Abstract

Objective: Although classic anti-epileptic drugs have been associated with increased fracture risk, data are lacking on the outcomes of newer anti-epileptic drugs, such as gabapentin (GBP), levetiracetam, pregabalin, oxcarbazepine (OXC), and topiramate. This study was designed to determine fracture risks in the elderly associated with newly-developed anti-epileptic drugs.Methods: A total of 2,169 patients (median age = 71.01 years, SD = 11.25 years) who experienced fractures between 2006 and 2013 were selected.
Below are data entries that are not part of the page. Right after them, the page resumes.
--- config.mk ---
export PLATFORM = sky130hd
export DESIGN_NAME = spc_safety_pulse_counter
export DESIGN_NICKNAME = d
export VERILOG_FILES = /design/src/verilog/spc_pkg.sv /design/src/verilog/spc_safety_pulse_counter.sv
export SDC_FILE = /design/constraint.sdc
export NUM_CORES = 1
export LEC_CHECK = 0
export BUFFER_PORTS_ARGS = -buffer_cell sky130_fd_sc_hd__buf_4
export CORE_ASPECT_RATIO = 1.4
export CORE_UTILIZATION = 55
export DETAILED_ROUTE_END_ITERATION = 10
export GPL_TIMING_DRIVEN = 0
export PLACE_DENSITY_LB_ADDON = 0.08
export SYNTH_ARGS = -nofsm -noshare
export SYNTH_HDL_FRONTEND = slang
export SYNTH_SLANG_ARGS = --single-unit
--- constraint.sdc ---
create_clock -name core_clk -period 10.8 [get_ports core_clk]
set_clock_uncertainty 0.2 [all_clocks]
set_input_delay 2.16 -clock core_clk [delete_from_list [all_inputs] [get_ports core_clk]]
set_output_delay 2.16 -clock core_clk [all_outputs]
set_load 0.01 [all_outputs]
For each case, age-, sex-, and comorbidity-matched controls were selected. The assessed clinical outcome was any fracture, and the use of anti-epileptic drugs was used as an exposure variable.Results: There were no differences in age, sex, or comorbidities between patients and controls, but patients with fractures often lived in urban areas (odds ratio [OR] = 1.17; 95% confidence interval [CI] = 1.05–1.29) and had low income (OR = 1.14; 95% CI = 1.01–1.29) compared to controls. A significant increase in fractures was associated with OXC (OR = 3.31; 95% CI = 1.59–6.92), carbamazepine (CBZ; OR = 2.18; 95% CI = 1.31–3.61), and GBP (OR = 1.79; 95% CI = 1.01–3.18). Phenobarbital (OR = 1.97; 95%CI = 0.53–7.34), phenytoin (OR = 0.52; 95% CI = 0.23–1.16), levetiracetam (OR = 1.84; 95% CI = 0.55–6.16), valproic acid (OR = 1.01; 95% CI = 0.53–1.92), lamotrigine (OR = 1.44; 95% CI = 0.12–16.65), and topiramate (OR = 0.47; 95% CI = 0.10–2.31) were not associated with fracture risk.Conclusions: CBZ, GBP, and OXC users have a significantly higher risk of fracture. Most recently-developed anti-epileptic drugs are not associated with an increased risk of fracture in individuals aged ≥50 years.